I'm stuck trying to solve this linear programming question.
You want to make a website with a list of features F, which are n elements long. Each feature has a corresponding value for how long it'll take to implement it. Since you dont know how to program, you enlist the help of your m programmer friends. Each of your friends have three attributes
- Preferences: the list of features they like to program, this is a subset of F
- Hours: The amount of time they are willing to work
- Cost: The amount of money they will charge per hour. Note that your friends will only charge you money if they work a feature thats not in their preferences.

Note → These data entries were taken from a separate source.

`config.mk`:
```
export PLATFORM = sky130hd
export DESIGN_NAME = control_module
export DESIGN_NICKNAME = d
export VERILOG_FILES = /design/src/rtl/control_module_pkg.sv /design/src/rtl/control_module_ctrl_rom.sv /design/src/rtl/control_module.sv
export SDC_FILE = /design/constraint.sdc
export NUM_CORES = 1
export LEC_CHECK = 0
export CAP_MARGIN = 20
export CORE_AREA = 2 2 39 41
export DETAILED_ROUTE_END_ITERATION = 8
export DIE_AREA = 0 0 41 43
export DONT_BUFFER_PORTS = 1
export GPL_TIMING_DRIVEN = 0
export MAX_ROUTING_LAYER = met4
export SETUP_SLACK_MARGIN = 0.1
export SLEW_MARGIN = 20
export SYNTH_ARGS = -nofsm -noshare
export SYNTH_HDL_FRONTEND = slang
export SYNTH_SLANG_ARGS = --single-unit
```
`constraint.sdc`:
```
create_clock -name clk -period 1.9 [get_ports clk]
set_clock_uncertainty 0.1 [all_clocks]
set_input_delay 0.38 -clock clk [delete_from_list [all_inputs] [get_ports clk]]
set_output_delay 0.38 -clock clk [all_outputs]
set_load 0.02 [all_outputs]
```
`src/rtl/control_module_pkg.sv`:
```
// rtl/control_module_pkg.sv - shared opcodes, T-states and control-word bit map for the sequencer
package control_module_pkg;

   localparam int OPW   = 4;
   localparam int STEPW = 3;

   typedef enum logic [OPW-1:0] {
      OP_NOP = 4'h0,
      OP_LDA = 4'h1,
      OP_ADD = 4'h2,
      OP_SUB = 4'h3,
      OP_STA = 4'h4,
      OP_LDI = 4'h5,
      OP_JMP = 4'h6,
      OP_JC  = 4'h7,
      OP_JZ  = 4'h8,
      OP_OUT = 4'hE,
      OP_HLT = 4'hF
   } opcode_e;

   typedef enum logic [STEPW-1:0] {
      T0 = 3'd0,
      T1 = 3'd1,
      T2 = 3'd2,
      T3 = 3'd3,
      T4 = 3'd4
   } tstate_e;

   localparam int CW_W       = 16;
   localparam int CW_HLT     = 15;
   localparam int CW_CO      = 14;
   localparam int CW_CE      = 13;
   localparam int CW_J       = 12;
   localparam int CW_MI      = 11;
   localparam int CW_RI      = 10;
   localparam int CW_RO      = 9;
   localparam int CW_II      = 8;
   localparam int CW_IO      = 7;
   localparam int CW_AI      = 6;
   localparam int CW_AO      = 5;
   localparam int CW_BI      = 4;
   localparam int CW_ALU_OE  = 3;
   localparam int CW_ALU_SUB = 2;
   localparam int CW_ALU_IE  = 1;
   localparam int CW_OI      = 0;

   typedef logic [CW_W-1:0] cw_t;

endpackage

```
`src/rtl/control_module_ctrl_rom.sv`:
```
// rtl/control_module_ctrl_rom.sv - combinational microcode decode of step, opcode and flags
module control_module_ctrl_rom
   import control_module_pkg::*;
(
   input  logic [STEPW-1:0] step,
   input  logic [OPW-1:0]   opcode,
   input  logic             zf,
   input  logic             cf,
   output logic [CW_W-1:0]  cw,
   output logic             last_step
);

   always_comb begin
      cw        = '0;
      last_step = 1'b0;
      case (step)
         T0: begin
            cw[CW_CO] = 1'b1;
            cw[CW_MI] = 1'b1;
         end
         T1: begin
            cw[CW_RO] = 1'b1;
            cw[CW_II] = 1'b1;
            cw[CW_CE] = 1'b1;
            case (opcode)
               OP_LDA, OP_ADD, OP_SUB, OP_STA, OP_LDI,
               OP_JMP, OP_JC, OP_JZ, OP_OUT, OP_HLT: last_step = 1'b0;
               default:                              last_step = 1'b1;
            endcase
         end
         T2: begin
            // Flags only steer the jump here; other steps never look at them.
            case (opcode)
               OP_LDA, OP_ADD, OP_SUB, OP_STA: begin
                  cw[CW_IO] = 1'b1;
                  cw[CW_MI] = 1'b1;
               end
               OP_LDI: begin
                  cw[CW_IO] = 1'b1;
                  cw[CW_AI] = 1'b1;
                  last_step = 1'b1;
               end
               OP_JMP: begin
                  cw[CW_IO] = 1'b1;
                  cw[CW_J]  = 1'b1;
                  last_step = 1'b1;
               end
               OP_JC: begin
                  cw[CW_IO] = 1'b1;
                  cw[CW_J]  = cf;
                  last_step = 1'b1;
               end
               OP_JZ: begin
                  cw[CW_IO] = 1'b1;
                  cw[CW_J]  = zf;
                  last_step = 1'b1;
               end
               OP_OUT: begin
                  cw[CW_AO] = 1'b1;
                  cw[CW_OI] = 1'b1;
                  last_step = 1'b1;
               end
               OP_HLT:  cw[CW_HLT] = 1'b1;
               default: last_step  = 1'b1;
            endcase
         end
         T3: begin
            case (opcode)
               OP_LDA: begin
                  cw[CW_RO] = 1'b1;
                  cw[CW_AI] = 1'b1;
                  last_step = 1'b1;
               end
               OP_ADD, OP_SUB: begin
                  cw[CW_RO]      = 1'b1;
                  cw[CW_BI]      = 1'b1;
                  cw[CW_ALU_SUB] = (opcode == OP_SUB);
               end
               OP_STA: begin
                  cw[CW_AO] = 1'b1;
                  cw[CW_RI] = 1'b1;
                  last_step = 1'b1;
               end
               default: last_step = 1'b1;
            endcase
         end
         T4: begin
            last_step = 1'b1;
            if (opcode == OP_ADD || opcode == OP_SUB) begin
               cw[CW_ALU_OE]  = 1'b1;
               cw[CW_AI]      = 1'b1;
               cw[CW_ALU_IE]  = 1'b1;
               cw[CW_ALU_SUB] = (opcode == OP_SUB);
            end
         end
         default: last_step = 1'b1;
      endcase
   end

endmodule

```
`src/rtl/control_module.sv`:
```
// rtl/control_module.sv - falling-edge step sequencer with halt latch and reset-gated control outputs
module control_module
   import control_module_pkg::*;
(
   input  logic             clk,
   input  logic             rst,
   input  logic [OPW-1:0]   opcode,
   input  logic             zf,
   input  logic             cf,
   output logic             hlt,
   output logic             co,
   output logic             ce,
   output logic             j,
   output logic             mi,
   output logic             ri,
   output logic             ro,
   output logic             ii,
   output logic             io,
   output logic             ai,
   output logic             ao,
   output logic             bi,
   output logic             alu_oe,
   output logic             alu_sub,
   output logic             alu_ie,
   output logic             oi,
   output logic [STEPW-1:0] step
);

   logic [STEPW-1:0] step_q;
   logic             halted;
   logic [CW_W-1:0]  rom_cw;
   logic             last_step;
   logic [CW_W-1:0]  cw;

   control_module_ctrl_rom u_rom (
      .step      (step_q),
      .opcode    (opcode),
      .zf        (zf),
      .cf        (cf),
      .cw        (rom_cw),
      .last_step (last_step)
   );

   // Falling-edge update keeps the control word stable across the rising edge where registers latch.
   always_ff @(negedge clk) begin
      if (rst) begin
         step_q <= T0;
         halted <= 1'b0;
      end else if (!halted) begin
         if (step_q == T2 && opcode == OP_HLT)
            halted <= 1'b1;
         else if (last_step)
            step_q <= T0;
         else
            step_q <= step_q + STEPW'(1);
      end
   end

   always_comb begin
      cw = '0;
      if (!rst) begin
         if (halted)
            cw[CW_HLT] = 1'b1;
         else
            cw = rom_cw;
      end
   end

   assign hlt     = cw[CW_HLT];
   assign co      = cw[CW_CO];
   assign ce      = cw[CW_CE];
   assign j       = cw[CW_J];
   assign mi      = cw[CW_MI];
   assign ri      = cw[CW_RI];
   assign ro      = cw[CW_RO];
   assign ii      = cw[CW_II];
   assign io      = cw[CW_IO];
   assign ai      = cw[CW_AI];
   assign ao      = cw[CW_AO];
   assign bi      = cw[CW_BI];
   assign alu_oe  = cw[CW_ALU_OE];
   assign alu_sub = cw[CW_ALU_SUB];
   assign alu_ie  = cw[CW_ALU_IE];
   assign oi      = cw[CW_OI];
   assign step    = step_q;

endmodule

```
==> summary.md, run 1 <==
| Metric | Value |
|---|---|
| Startpoint type of the worst setup path | `flop` |
| Top post-synthesis cells by count | `inv_1 (8), nand2_1 (7), nor3_1 (7)` |
| Yosys warns | `0` |
| Nets@finish | `134` |
| Post-route ant nets | `0` |
| Origin of the worst min-delay path | `step[1]` |
| Status | `complete, but fails checks` |
| Synthesized Nets | `99` |
| Post-synthesis adder-cell area fraction | `10.2%` |
| Hold WS | `0.503 ns` |
| Io pins | `27` |
| Wirelength, routed | `2630 um` |
| Req. time, crit path | `1.42 ns` |
| Core Area | `0.00138 mm^2` |
| Max H-tree Level | `1` |
| Port Buffer Count | `0` |
| Cell area after synthesis | `614 um^2` |
| Mean area per synthesized cell | `7.14 um^2` |
| Fin. Hold Viols | `0` |
| Synth-to-Final Area Change | `103%` |
| Slew @ Worst Pin | `0.383 ns` |
| Initial antenna violation count | `0` |
| Cell count of the worst hold path | `1` |
| Max Fanout on Critical Path | `6` |
| Overall die height | `43 um` |
| Reg2reg start | `step[0]` |
| CTS tree | `yes` |
| Number of clock sinks | `4` |
| Violated checks | `negative setup slack` |
| Clock network power share | `15.0%` |
| Drt drc | `0` |
| DRT iter0 DRCs | `31` |
| Async set-reset flop share out of synthesis | `0%` |
| CP Capture Type | `output pin` |
| Reg-to-reg endpoint | `step[0]` |
| Sequential-to-total area share from yosys stat | `13.0%` |
| Die Wd | `41 um` |
| Mux cell area share after synthesis | `4.28%` |
| Vias | `822` |
| Synth top area share | `13.0%` |
| CTS buffer count | `3` |
| Register bit count reported by yosys | `4` |
| Ranking of synthesized cells by area | `dfxtp_1 (13%), ha_1 (10%), nor3_1 (5.7%), inv_1 (4.9%), nand2_1 (4.3%)` |
| Max cap viols | `0` |
| # fillers | `57` |
| Mapped Cells | `86` |
| Switching share of total power | `48.7%` |
| Synth Area in Simple Gates | `39.1%` |
| Sequential Power Share | `17.8%` |
| FF/Latch Area | `91.3 um^2` |
| Vias in the first global route | `830` |
| Hold path endpoint | `step[1]` |
| Max_slew headroom | `74.3%` |
| Largest net degree at the start of global routing | `11` |
| Ant. Diodes | `0` |
| Pwr Density | `906 mW/mm^2` |
| Drt wl/cell | `19.5 um` |
| EDFF count, synth | `0` |
| Main synth FF type | `dfxtp_1` |
| Top-count cell post-synth | `inv_1` |
| Area occupied by multi-input gates | `733 um^2` |
| Worst-path clk slew | `0.05 ns` |
| Share of cells above drive strength 1 | `69.7%` |
| Std-Cell Rows | `14` |
| Setup CP Type | `reg -> out` |
| Setup ws final | `-1.31 ns` |
| Cells on worst reg2reg path | `8` |
| Placer Congestion | `0.791` |
| CTS max path bufs | `2` |
| Detailed Place HPWL | `1230 um` |
| Dominant cell type by area after synthesis | `dfxtp_1` |
| Initial Util | `44.4%` |
| Xor/xnor share of the synthesized area | `2.85%` |
| Area fraction in compound gates after synthesis | `17.1%` |
| Die area | `0.00176 mm^2` |
| Setup violators final | `23` |
| Pint | `0.580 mW` |
| Max Transition Viols Final | `0` |
| Global route overflow | `0` |
| Via-to-Cell Ratio | `6.09` |
| Power Total | `1.13 mW` |
| GRT Util Overall | `31.2%` |
| Post-synthesis cell type count | `34` |
| Global-route wire length before repair | `3610 um` |
| RSZ-0062 raised after global routing | `true` |
| Leakage | `0.501 nW` |
| Reg-to-reg slack, setup | `-0.27 ns` |
| Root Driver | `clkbuf_4` |
| Setup TNS | `-19.13 ns` |
| Hold crit path type | `reg -> reg` |
| CP arrival | `2.73 ns` |
| Comb pwr share | `67.3%` |
| Worst vdd ir | `1070 uV` |
| NetSw | `0.550 mW` |
| Main combinational cell family by area after synthesis | `simple AND/OR/NAND/NOR gates` |
| Clock Latency Late Sink | `0.34 ns` |
| DRT Pass-1 Iters | `4` |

To summarize For $i = 0$ to $n$,
- $F(i)$ = $i$-th feature
- $T_i$ = time it takes to program the $i$-th feature
For $i = 0$ to $m$,
- $M(i)$ = $i$-th programmer
- $P(i)$ = $i$-th programmer's preferred features
- $C(i)$ = \$/hr the $i$-th programmer will charge for working on features he doesn't like
- $h(i)$ = The number of hours the $i$-th program is willing to work
We need to come up with a linear programming formulation that'll finish all the features or find out if it's impossible.
Minimize the cost
The linear programming problems I have done so far are usually the farmer wants to plant 2 crops kind of things. So this is really new and hard for me. My approach was to have a set of inequalities for each programmer but the main problem here is that for some features they don't charge and some they do. I'm not sure how to incorporate that into the formulation correctly. Also, a point to keep in mind is that a programmer can work on a feature for an hour and leave it and let another programmer take over.